The apparently bad results of the war in Mexico could be due to a different logic from the one being discussed publicly. The number of deaths and the mounting chaotic, insane violence could be due to the politics of destabilization and elimination meant to further weaken Mexico in order to bring about balkanization, particularly in the U.S. border zone.

In May 2010, Mexico and the United States issued the “Declaration Concerning Twenty-First Century Border Management.” The border has been defined as a key area for so-called “collective energy security,” which includes the generation and interconnection of electricity and the safe and efficient exploration and exploitation of hydrocarbons — petroleum, gas — and water.

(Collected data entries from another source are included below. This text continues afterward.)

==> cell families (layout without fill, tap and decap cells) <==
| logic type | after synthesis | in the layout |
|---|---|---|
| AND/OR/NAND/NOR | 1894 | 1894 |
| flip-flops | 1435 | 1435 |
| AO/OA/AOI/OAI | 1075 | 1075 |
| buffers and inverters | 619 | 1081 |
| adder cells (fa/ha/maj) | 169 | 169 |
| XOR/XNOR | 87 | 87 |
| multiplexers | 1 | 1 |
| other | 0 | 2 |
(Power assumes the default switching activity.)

Seven years after the Security and Prosperity Partnership of North America in 2005 went into effect, and five years after the launch of the Merida Initiative in 2007 that militarized northern Mexico, it is not understood that Washington’s number one priority is collective energy security, and Tamaulipas has the characteristics of a failed state. Tamaulipas is rich in hydrocarbons, including shale gas fields in the Burgos Basin. It also borders Texas — the United States’ petroleum state par excellence — and the Gulf of Mexico, the location of the “doughnut holes,” treasured, deep water oil deposits, considered to be the Americans’ mare nostrum. Since Tamaulipas and the Gulf of Mexico are important areas for Washington’s energy security, are we witnessing violence provoked in order to forcibly displace the population and eventually balkanize that part of the country?

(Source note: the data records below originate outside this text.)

`config.mk`:
```
export PLATFORM = sky130hd
export DESIGN_NAME = calc_top
export DESIGN_NICKNAME = d
export VERILOG_FILES = /design/src/calc_keys_pkg.sv /design/src/calc_store_pkg.sv /design/src/calc_control.sv /design/src/calc_datapath.sv /design/src/calc_top.sv /design/src/display_latch.sv /design/src/keypad_capture.sv
export SDC_FILE = /design/constraint.sdc
export NUM_CORES = 1
export LEC_CHECK = 0
export ABC_AREA = 1
export BUFFER_PORTS_ARGS = -buffer_cell sky130_fd_sc_hd__buf_4
export CELL_PAD_IN_SITES_DETAIL_PLACEMENT = 0
export CELL_PAD_IN_SITES_GLOBAL_PLACEMENT = 1
export CORE_UTILIZATION = 47
export CTS_CLUSTER_SIZE = 24
export DETAILED_ROUTE_END_ITERATION = 8
export PLACE_DENSITY = 0.92
export SYNTH_ARGS = -nofsm -noshare
export SYNTH_HDL_FRONTEND = slang
export SYNTH_SLANG_ARGS = --single-unit
```
`constraint.sdc`:
```
create_clock -name clk_i -period 11.7 [get_ports clk_i]
set_input_delay 2.34 -clock clk_i [delete_from_list [all_inputs] [get_ports clk_i]]
set_output_delay 2.34 -clock clk_i [all_outputs]
set_load 0.02 [all_outputs]
```
`src/calc_keys_pkg.sv`:
```
package calc_keys_pkg;

    // keypad code width
    localparam int unsigned KEY_W = 4;

    // highest digit key, everything above is a command
    localparam logic [KEY_W-1:0] KEY_DIGIT_LAST = 4'h9;
    localparam logic [KEY_W-1:0] KEY_ENTER_CODE = 4'hF;

    // operation keys A to E, values match the key codes
    typedef enum logic [3:0] {
        OP_ADD = 4'hA,
        OP_SUB = 4'hB,
        OP_AND = 4'hC,
        OP_OR  = 4'hD,
        OP_XOR = 4'hE
    } alu_op_e;

    // what kind of key the user pressed
    typedef enum logic [1:0] {
        KEY_DIGIT = 2'd0,
        KEY_OP    = 2'd1,
        KEY_ENTER = 2'd2
    } key_class_e;

endpackage

```
`src/calc_store_pkg.sv`:
```
package calc_store_pkg;

    // register file geometry
    localparam int unsigned REG_ADDR_W = 5;
    localparam int unsigned REG_COUNT  = 2 ** REG_ADDR_W;

    // each calculation owns base, base+1 and base+2
    localparam logic [REG_ADDR_W-1:0] TRIPLE_STRIDE = 5'd3;

    // register 0 stays unused
    localparam logic [REG_ADDR_W-1:0] FIRST_BASE = 5'd1;

    // last triple is 28..30, then back to the first one
    localparam logic [REG_ADDR_W-1:0] LAST_BASE = 5'd28;

endpackage

```
`src/calc_control.sv`:
```
`timescale 1ns/1ps

module calc_control (
    input  logic                                  clk_i,
    input  logic                                  reset_i,
    input  logic                                  key_pending_i,
    input  calc_keys_pkg::key_class_e             key_class_i,
    input  logic [calc_keys_pkg::KEY_W-1:0]        key_code_i,
    output logic                                  key_take_o,
    output logic                                  wr_en_o,
    output logic                                  wr_sel_result_o,
    output logic [calc_store_pkg::REG_ADDR_W-1:0] wr_addr_o,
    output logic [calc_store_pkg::REG_ADDR_W-1:0] rd_addr_a_o,
    output logic [calc_store_pkg::REG_ADDR_W-1:0] rd_addr_b_o,
    output logic [calc_store_pkg::REG_ADDR_W-1:0] disp_addr_o,
    output calc_keys_pkg::alu_op_e                alu_op_o,
    output logic                                  show_o,
    output logic                                  err_o
);
    import calc_keys_pkg::*;
    import calc_store_pkg::*;

    typedef enum logic [3:0] {
        WAIT_A, STORE_A, SHOW_A,
        WAIT_OP, SHOW_OP,
        WAIT_B, STORE_B, SHOW_B,
        WAIT_ENT, STORE_RES, SHOW_RES,
        NEXT,
        ERR_A, ERR_OP, ERR_B, ERR_ENT
    } ctrl_state_e;

    ctrl_state_e           state_q;
    ctrl_state_e           state_d;
    logic [REG_ADDR_W-1:0] base_q;
    logic [REG_ADDR_W-1:0] addr_b;
    logic [REG_ADDR_W-1:0] addr_res;
    alu_op_e               op_q;

    assign addr_b   = base_q + 5'd1;
    assign addr_res = base_q + 5'd2;

    always_comb begin
        state_d = state_q;
        case (state_q)
            WAIT_A: begin
                if (key_pending_i) begin
                    state_d = (key_class_i == KEY_DIGIT) ? STORE_A : ERR_A;
                end
            end
            STORE_A:   state_d = SHOW_A;
            SHOW_A:    state_d = WAIT_OP;
            WAIT_OP: begin
                if (key_pending_i) begin
                    state_d = (key_class_i == KEY_OP) ? SHOW_OP : ERR_OP;
                end
            end
            SHOW_OP:   state_d = WAIT_B;
            WAIT_B: begin
                if (key_pending_i) begin
                    state_d = (key_class_i == KEY_DIGIT) ? STORE_B : ERR_B;
                end
            end
            STORE_B:   state_d = SHOW_B;
            SHOW_B:    state_d = WAIT_ENT;
            WAIT_ENT: begin
                if (key_pending_i) begin
                    state_d = (key_class_i == KEY_ENTER) ? STORE_RES : ERR_ENT;
                end
            end
            STORE_RES: state_d = SHOW_RES;
            SHOW_RES:  state_d = NEXT;
            NEXT:      state_d = WAIT_A;
            // wrong key, retry the same step
            ERR_A:     state_d = WAIT_A;
            ERR_OP:    state_d = WAIT_OP;
            ERR_B:     state_d = WAIT_B;
            ERR_ENT:   state_d = WAIT_ENT;
            default:   state_d = WAIT_A;
        endcase
    end

    always_comb begin
        key_take_o      = 1'b0;
        wr_en_o         = 1'b0;
        wr_sel_result_o = 1'b0;
        wr_addr_o       = base_q;
        disp_addr_o     = base_q;
        show_o          = 1'b0;
        err_o           = 1'b0;
        case (state_q)
            WAIT_A, WAIT_OP, WAIT_B, WAIT_ENT: key_take_o = key_pending_i;
            STORE_A: wr_en_o = 1'b1;
            // op key redisplays operand 1, clearing any error
            SHOW_A, SHOW_OP: show_o = 1'b1;
            STORE_B: begin
                wr_en_o   = 1'b1;
                wr_addr_o = addr_b;
            end
            SHOW_B: begin
                show_o      = 1'b1;
                disp_addr_o = addr_b;
            end
            STORE_RES: begin
                wr_en_o         = 1'b1;
                wr_sel_result_o = 1'b1;
                wr_addr_o       = addr_res;
            end
            SHOW_RES: begin
                show_o      = 1'b1;
                disp_addr_o = addr_res;
            end
            ERR_A, ERR_OP, ERR_B, ERR_ENT: err_o = 1'b1;
            default: ;
        endcase
    end

    always_ff @(posedge clk_i or posedge reset_i) begin
        if (reset_i) begin
            state_q <= WAIT_A;
            base_q  <= FIRST_BASE;
            op_q    <= OP_ADD;
        end else begin
            state_q <= state_d;
            if (state_q == WAIT_OP && key_pending_i && key_class_i == KEY_OP) begin
                op_q <= alu_op_e'(key_code_i);
            end
            if (state_q == NEXT) begin
                base_q <= (base_q == LAST_BASE) ? FIRST_BASE : base_q + TRIPLE_STRIDE;
            end
        end
    end

    assign rd_addr_a_o = base_q;
    assign rd_addr_b_o = addr_b;
    assign alu_op_o    = op_q;

    a_show_err_excl: assert property (
        @(posedge clk_i) disable iff (reset_i) !(show_o && err_o)
    );

    // a write never uses the key being taken in the same cycle
    a_no_write_on_take: assert property (
        @(posedge clk_i) disable iff (reset_i) !(wr_en_o && key_take_o)
    );

endmodule

```
`src/calc_datapath.sv`:
```
`timescale 1ns/1ps

module calc_datapath #(
    parameter int DATA_W = 8
) (
    input  logic                                  clk_i,
    input  logic                                  reset_i,
    input  logic                                  wr_en_i,
    input  logic                                  wr_sel_result_i,
    input  logic [calc_store_pkg::REG_ADDR_W-1:0] wr_addr_i,
    input  logic [calc_store_pkg::REG_ADDR_W-1:0] rd_addr_a_i,
    input  logic [calc_store_pkg::REG_ADDR_W-1:0] rd_addr_b_i,
    input  logic [calc_store_pkg::REG_ADDR_W-1:0] disp_addr_i,
    input  calc_keys_pkg::alu_op_e                alu_op_i,
    input  logic [calc_keys_pkg::KEY_W-1:0]        key_digit_i,
    output logic [DATA_W-1:0]                     disp_data_o
);
    import calc_keys_pkg::*;
    import calc_store_pkg::*;

    logic [DATA_W-1:0] regs_q [REG_COUNT];
    logic [DATA_W-1:0] op_a;
    logic [DATA_W-1:0] op_b;
    logic [DATA_W-1:0] alu_res;
    logic [DATA_W-1:0] wr_data;

    // three asynchronous read ports
    assign op_a        = regs_q[rd_addr_a_i];
    assign op_b        = regs_q[rd_addr_b_i];
    assign disp_data_o = regs_q[disp_addr_i];

    // results wrap at DATA_W bits
    always_comb begin
        case (alu_op_i)
            OP_ADD:  alu_res = op_a + op_b;
            OP_SUB:  alu_res = op_a - op_b;
            OP_AND:  alu_res = op_a & op_b;
            OP_OR:   alu_res = op_a | op_b;
            OP_XOR:  alu_res = op_a ^ op_b;
            default: alu_res = '0;
        endcase
    end

    assign wr_data = wr_sel_result_i ? alu_res : DATA_W'(key_digit_i);

    always_ff @(posedge clk_i or posedge reset_i) begin
        if (reset_i) begin
            for (int i = 0; i < REG_COUNT; i++) begin
                regs_q[i] <= '0;
            end
        end else if (wr_en_i) begin
            regs_q[wr_addr_i] <= wr_data;
        end
    end

    // triples only ever cover registers 1 to 30
    a_wr_addr_range: assert property (
        @(posedge clk_i) disable iff (reset_i)
        wr_en_i |-> (wr_addr_i >= FIRST_BASE) && (wr_addr_i < LAST_BASE + TRIPLE_STRIDE)
    );

endmodule

```
`src/calc_top.sv`:
```
`timescale 1ns/1ps

module calc_top #(
    parameter int DATA_W = 8
) (
    input  logic                           clk_i,
    input  logic                           reset_i,
    input  logic [calc_keys_pkg::KEY_W-1:0] key_code_i,
    input  logic                           key_strobe_i,
    output logic                           ready_o,
    output logic [DATA_W-1:0]              disp_value_o,
    output logic                           disp_update_o,
    output logic                           disp_error_o
);
    import calc_keys_pkg::*;
    import calc_store_pkg::*;

    logic                  key_pending;
    logic [KEY_W-1:0]      key_code;
    key_class_e            key_class;
    logic                  key_take;
    logic                  wr_en;
    logic                  wr_sel_result;
    logic [REG_ADDR_W-1:0] wr_addr;
    logic [REG_ADDR_W-1:0] rd_addr_a;
    logic [REG_ADDR_W-1:0] rd_addr_b;
    logic [REG_ADDR_W-1:0] disp_addr;
    alu_op_e               alu_op;
    logic                  show;
    logic                  err;
    logic [DATA_W-1:0]     disp_data;

    // one-deep key buffer is the only back-pressure
    assign ready_o = ~key_pending;

    keypad_capture capture_i (
        .clk_i         (clk_i),
        .reset_i       (reset_i),
        .key_code_i    (key_code_i),
        .key_strobe_i  (key_strobe_i),
        .key_take_i    (key_take),
        .key_pending_o (key_pending),
        .key_code_o    (key_code),
        .key_class_o   (key_class)
    );

    calc_control control_i (
        .clk_i           (clk_i),
        .reset_i         (reset_i),
        .key_pending_i   (key_pending),
        .key_class_i     (key_class),
        .key_code_i      (key_code),
        .key_take_o      (key_take),
        .wr_en_o         (wr_en),
        .wr_sel_result_o (wr_sel_result),
        .wr_addr_o       (wr_addr),
        .rd_addr_a_o     (rd_addr_a),
        .rd_addr_b_o     (rd_addr_b),
        .disp_addr_o     (disp_addr),
        .alu_op_o        (alu_op),
        .show_o          (show),
        .err_o           (err)
    );

    calc_datapath #(
        .DATA_W (DATA_W)
    ) datapath_i (
        .clk_i           (clk_i),
        .reset_i         (reset_i),
        .wr_en_i         (wr_en),
        .wr_sel_result_i (wr_sel_result),
        .wr_addr_i       (wr_addr),
        .rd_addr_a_i     (rd_addr_a),
        .rd_addr_b_i     (rd_addr_b),
        .disp_addr_i     (disp_addr),
        .alu_op_i        (alu_op),
        .key_digit_i     (key_code),
        .disp_data_o     (disp_data)
    );

    display_latch #(
        .DATA_W (DATA_W)
    ) display_i (
        .clk_i         (clk_i),
        .reset_i       (reset_i),
        .show_i        (show),
        .err_i         (err),
        .disp_data_i   (disp_data),
        .disp_value_o  (disp_value_o),
        .disp_update_o (disp_update_o),
        .disp_error_o  (disp_error_o)
    );

endmodule

```
`src/display_latch.sv`:
```
`timescale 1ns/1ps

module display_latch #(
    parameter int DATA_W = 8
) (
    input  logic              clk_i,
    input  logic              reset_i,
    input  logic              show_i,
    input  logic              err_i,
    input  logic [DATA_W-1:0] disp_data_i,
    output logic [DATA_W-1:0] disp_value_o,
    output logic              disp_update_o,
    output logic              disp_error_o
);

    logic [DATA_W-1:0] value_q;
    logic              error_q;
    logic              update_q;

    always_ff @(posedge clk_i or posedge reset_i) begin
        if (reset_i) begin
            value_q  <= '0;
            error_q  <= 1'b0;
            update_q <= 1'b0;
        end else begin
            // strobe lands together with the new value
            update_q <= show_i | err_i;
            if (show_i) begin
                value_q <= disp_data_i;
                error_q <= 1'b0;
            end else if (err_i) begin
                error_q <= 1'b1;
            end
        end
    end

    assign disp_value_o  = value_q;
    assign disp_update_o = update_q;
    assign disp_error_o  = error_q;

endmodule

```
`src/keypad_capture.sv`:
```
`timescale 1ns/1ps

module keypad_capture (
    input  logic                           clk_i,
    input  logic                           reset_i,
    input  logic [calc_keys_pkg::KEY_W-1:0] key_code_i,
    input  logic                           key_strobe_i,
    input  logic                           key_take_i,
    output logic                           key_pending_o,
    output logic [calc_keys_pkg::KEY_W-1:0] key_code_o,
    output calc_keys_pkg::key_class_e      key_class_o
);
    import calc_keys_pkg::*;

    logic             pending_q;
    logic [KEY_W-1:0] code_q;
    key_class_e       class_q;
    key_class_e       class_d;

    // classify the raw code once, on the way in
    always_comb begin
        if (key_code_i <= KEY_DIGIT_LAST) begin
            class_d = KEY_DIGIT;
        end else if (key_code_i == KEY_ENTER_CODE) begin
            class_d = KEY_ENTER;
        end else begin
            class_d = KEY_OP;
        end
    end

    always_ff @(posedge clk_i or posedge reset_i) begin
        if (reset_i) begin
            pending_q <= 1'b0;
        end else if (key_strobe_i && !pending_q) begin
            pending_q <= 1'b1;
        end else if (key_take_i) begin
            pending_q <= 1'b0;
        end
    end

    // held until the next accepted strobe
    always_ff @(posedge clk_i) begin
        if (key_strobe_i && !pending_q) begin
            code_q  <= key_code_i;
            class_q <= class_d;
        end
    end

    assign key_pending_o = pending_q;
    assign key_code_o    = code_q;
    assign key_class_o   = class_q;

    // controller only consumes a key that is actually held
    a_take_while_pending: assert property (
        @(posedge clk_i) disable iff (reset_i) key_take_i |-> pending_q
    );

endmodule
```
# --- Word level (Yosys, flattened, before mapping) ---
# Index checks and enable logic that the tools add are counted.
word_totals:
  ff_bits: 286
  in_bits: 7
  output_inout_bits: 11
  elab_cells: 143
op_classes:
  n_addsub: 5
  order_cmp: 6
  eq_ne: 28
  muxes: 36
  bitwise_logic: 9
  reduce_logical: 18
op_table:
  columns: ["cell", "count"]
  rows:
  - ["$bwmux 256", 1]
  - ["$bmux 8 s5", 3]
  - ["$mux 8", 8]
  - ["$eq 4x4->1 const B", 14]
  - ["$pmux 4 s12", 1]
  - ["$demux 8 s5", 1]
  - ["$pmux 8 s5", 1]
  - ["$mux 4", 7]
  - ["$ge 6x6->1 const B", 4]
  - ["$not 5->6", 4]
  - ["$pmux 5 s2", 2]
  - ["$eq 4x3->1 const B", 4]
  - ["$reduce_or 4->1", 3]
  - ["$add 5x2->5 const B", 2]
  - ["$mux 1", 9]
  - ["$add 8x8->8", 1]
  - ["$and 8x8->8", 1]
  - ["$eq 4x2->1 const B", 2]
  - ["$ne 2x2->1 const B", 4]
  - ["$or 8x8->8", 1]
  - ["$reduce_or 2->1", 4]
  - ["$sub 8x8->8", 1]
  - ["$xor 8x8->8", 1]
  - ["$lt 6x1->1 const B", 1]
  - ["18 further kinds", 22]

# --- Logic depth before layout (Yosys ltp) ---
logic_depth:
  word_depth: 9
  ltp_mapped: 35
  mapped_depth_nobuf: 27

# --- Cells and area by module ---
# Synthesis repeated with hierarchy kept, for this count alone.
unflattened:
  cells_unflattened: 2868
  area_unflattened_um2: 19625.1
modules_own_cells:
  columns: ["mod", "n_inst", "cells_each", "area_per_inst_um2", "seq_area_each_um2"]
  rows:
  - ["calc_datapath", 1, 2633, 17853.4, 6406.1]
  - ["calc_control", 1, 177, 1147.4, 329.1]
  - ["display_latch", 1, 40, 372.9, 250.2]
  - ["keypad_capture", 1, 17, 247.7, 205.2]
  - ["calc_top", 1, 1, 3.8, 0.0]

# --- Worst setup path after synthesis ---
# No wires, ideal clock.
synth_timing:
  kind: "register to register"
  startpoint: "register control_i.base_q[0] (netlist: control_i.rd_addr_a_o[0])"
  endpoint: "register datapath_i.regs_q[206] (netlist name)"
  setup_time_ns: 0.083
  arrival_time_ns: 5.214
  required_time_ns: 11.617
  slack_ns: 6.403
  path_stages_with_launch: 35
  n_path_buf: 8
  period_less_slack_ns: 5.297
  path_cell_list: "dfstp_2 -> buf_2 -> inv_2 -> buf_2 -> buf_4 -> clkbuf_1 -> buf_1 -> ha_1 -> buf_2 -> clkinv_1 -> clkbuf_1 -> nand3_1 -> nand3_1 -> nand3_1 -> nand3_1 -> nand2_1 -> ha_1 -> or2_2 -> o21ai_0 -> inv_1 -> fa_1 -> inv_1 -> nand2_1 -> nand2_1 -> a21oi_1 -> or2_2 -> nand2_1 -> nand2_1 -> nand2_1 -> xor2_1 -> nand2_1 -> o2111ai_1 -> nand2_1 -> clkbuf_1 -> o21ai_0"
synth_between:
  elab_chain_len: 9
  elab_cells_between_ends: 25
  classes_between: "add/sub: 4; order compare: 2; mux: 12; bitwise: 6; reduce/logical: 1"
synth_lines:
  columns: ["item", "line", "text"]
  rows:
  - ["start: declaration", "calc_control.sv:34", "logic [REG_ADDR_W-1:0] base_q;"]
  - ["start signal: assignment", "calc_control.sv:128", "base_q <= (base_q == LAST_BASE) ? FIRST_BASE : base_q + TRIPLE_STRIDE;"]
  - ["$add 5x1->5", "calc_control.sv:39", "assign addr_b = base_q + 5'd1;"]
  - ["$not 5->6 (not written as such)", "calc_datapath.sv:29", "assign op_b = regs_q[rd_addr_b_i];"]
  - ["$bmux 8 s5", "calc_datapath.sv:29", null]
  - ["$mux 8 (not written as such) (2 in a row)", "calc_datapath.sv:29", null]
  - ["$sub 8x8->8 (tied with other cells)", "calc_datapath.sv:36", "OP_SUB: alu_res = op_a - op_b;"]
  - ["$pmux 8 s5", "calc_datapath.sv:34", "case (alu_op_i)"]
  - ["$mux 8", "calc_datapath.sv:44", "assign wr_data = wr_sel_result_i ? alu_res : DATA_W'(key_digit_i);"]
  - ["$bwmux 256 *", "calc_datapath.sv:52", "regs_q[wr_addr_i] <= wr_data;"]
  - ["end signal: indexed assignment", "calc_datapath.sv:52", null]
  - ["end: declaration", "calc_datapath.sv:21", "logic [DATA_W-1:0] regs_q [REG_COUNT];"]
# Every way passes the cells marked *; elsewhere a longest branch is shown, timed or not. The select of a mux whose other input is x is not followed.
# A chain may end at the register's enable or synchronous reset.

# --- Worst setup path after layout ---
layout_timing:
  startpoint: "register control_i.base_q[1] (netlist: control_i.rd_addr_a_o[1])"
  endpoint: "register datapath_i.regs_q[26] (netlist name)"
# The elaborated chain is that of the path after synthesis.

The logic of a concealed destabilization aimed at provoking territorial dismemberment could explain the arrival of Ambassador Earl Anthony Wayne and military attache Colin J. Kilrain in Mexico. A member of a generation of experts in diplomatic intervention, Wayne, who emerged as a deputy ambassador in Afghanistan, was chosen based on the expansionist interests of the United States. A specialist in running the so-called intelligence community, Wayne’s profile includes expertise in dealing with insurgency, terrorism, money-laundering and the confiscation of criminal assets, as well as skills in economics, trade and energy. His appointment is loaded with symbolism. If ousted Carlos Pascual were a specialist in failed states, Wayne is coming to relieve him from Kabul, where Wayne was leading an invasion under the guise of combatting terrorism. His mission now is to examine the destabilization strategy in Mexico. He came to take over Calderon’s war and guide the presidential succession.

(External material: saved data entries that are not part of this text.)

File: config.mk
export PLATFORM = sky130hd
export DESIGN_NAME = pixel_state_ram
export DESIGN_NICKNAME = d
export VERILOG_FILES = /design/src/hdl/epd_pkg.sv /design/src/hdl/pixel_state_ram.sv
export VERILOG_INCLUDE_DIRS = /design/src /design/src/hdl
export SDC_FILE = /design/constraint.sdc
export NUM_CORES = 1
export LEC_CHECK = 0
export BUFFER_PORTS_ARGS = -buffer_cell sky130_fd_sc_hd__buf_4
export CAP_MARGIN = 20
export CORE_UTILIZATION = 48
export CTS_BUF_LIST = sky130_fd_sc_hd__clkbuf_8 sky130_fd_sc_hd__clkbuf_16
export DETAILED_ROUTE_END_ITERATION = 8
export SYNTH_ARGS = -nofsm -noshare
export SYNTH_HDL_FRONTEND = slang
export SYNTH_SLANG_ARGS = --single-unit
File: constraint.sdc
create_clock -name clk -period 3.33 [get_ports clk]
set_input_delay 0 -clock clk [delete_from_list [all_inputs] [get_ports clk]]
set_output_delay 0 -clock clk [all_outputs]
set_load 0.005 [all_outputs]
File: src/hdl/epd_params.svh
//////////////////////////////////////////////////////////////////////
// Build-time constants for the EPD pixel engine
// Frame count macros are sized to the 6-bit state counter
// Manual LUT length must stay within 4 bits of table frame index
//////////////////////////////////////////////////////////////////////
`ifndef EPD_PARAMS_SVH
`define EPD_PARAMS_SVH

// Pixel address width, the state memory holds 2^W words
`define EPD_PIX_ADDR_W 4

// Fast mono drive length in frames
`define EPD_FASTM_B2W_FRAMES 6'd9
`define EPD_FASTM_W2B_FRAMES 6'd9

// Longest manual LUT sequence, bounded by the table frame index
`define EPD_MAX_LUT_FRAMES 6'd15

// Host command codes carried in op.cmd
`define EPD_OP_REDRAW  8'h01
`define EPD_OP_SETMODE 8'h02

// Set-mode parameter codes carried in op.param
`define EPD_SETMODE_MANUAL_LUT 8'h00
`define EPD_SETMODE_FAST_MONO  8'h02

`endif
File: src/hdl/epd_pkg.sv
//////////////////////////////////////////////////////////////////////
// Types and state word presets shared by the EPD pixel engine
// Pixel address width follows the params header
//////////////////////////////////////////////////////////////////////
`include "epd_params.svh"

package epd_pkg;

    // Plain vectors with a meaning
    typedef logic [3:0]                   grey_t;
    typedef logic [5:0]                   frame_cnt_t;
    typedef logic [1:0]                   mindrv_t;
    typedef logic [`EPD_PIX_ADDR_W-1:0]   pix_addr_t;
    typedef logic [15:0]                  state_word_t;

    // Drive code sent to the panel per pixel
    typedef enum logic [1:0] {
        DRIVE_NONE  = 2'b00,
        DRIVE_BLACK = 2'b01,
        DRIVE_WHITE = 2'b10
    } drive_t;

    // Base mode decoded from the top state bits
    typedef enum logic [1:0] {
        MODE_MANUAL_LUT = 2'b00,
        MODE_FAST_MONO  = 2'b01
    } base_mode_t;

    // Host operation, held through a frame
    typedef struct packed {
        logic       valid;
        logic [7:0] cmd;
        logic [7:0] param;
        frame_cnt_t framecnt;
    } op_s;

    // Waveform table address
    typedef struct packed {
        grey_t src;
        grey_t dst;
        grey_t frame;
    } lut_index_s;

    // One pixel from the host stream
    typedef struct packed {
        pix_addr_t addr;
        grey_t     grey;
    } pixel_req_s;

    // Manual LUT only owns bits 15-14 of the mode field
    localparam logic [1:0] MODE_HI_MANUAL      = 2'b00;
    localparam logic [3:0] MODE_CODE_FAST_MONO = 4'b1000;

    // Preset words written by set-mode and by the reset sweep
    localparam state_word_t STATE_PRESET_MANUAL =
        {MODE_HI_MANUAL, 4'd0, 6'd0, 4'hF};
    localparam state_word_t STATE_PRESET_FAST_MONO =
        {MODE_CODE_FAST_MONO, 2'b00, 6'd0, 2'b00, 1'b0, 1'b1};

endpackage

The March arrival of the new U.S. military attache, Rear Admiral Colin Kilrain, who until his appointment was in charge of combating terrorism at the National Security Council in Washington, reinforces this perception. Before his mission in the NSC, Kilrain was the commander of the Navy SEALs — the elite special operations forces of the Navy. In the ‘90s, he participated in the military invasion of Haiti and in the Balkan War that fragmented what was formerly Yugoslavia. He then supported Operation Enduring Freedom in Afghanistan and joined Operation Iraqi Freedom, where he coordinated action from Pakistan.

By sending Wayne and Kilrain, Barack Obama has made his message clear: the war must continue — thus the cause of the abrupt change in the statements of President Felipe Calderon and Secretary of National Defense General Guillermo Galvan. There has been a transition from triumphant language — we are winning by a landslide — to the acceptance that criminal groups have formed a parallel state, imposing their own laws and collecting dues. The admission that Mexico is a failed government is the perfect excuse to deepen a covert intervention that could lead to the country’s balkanization.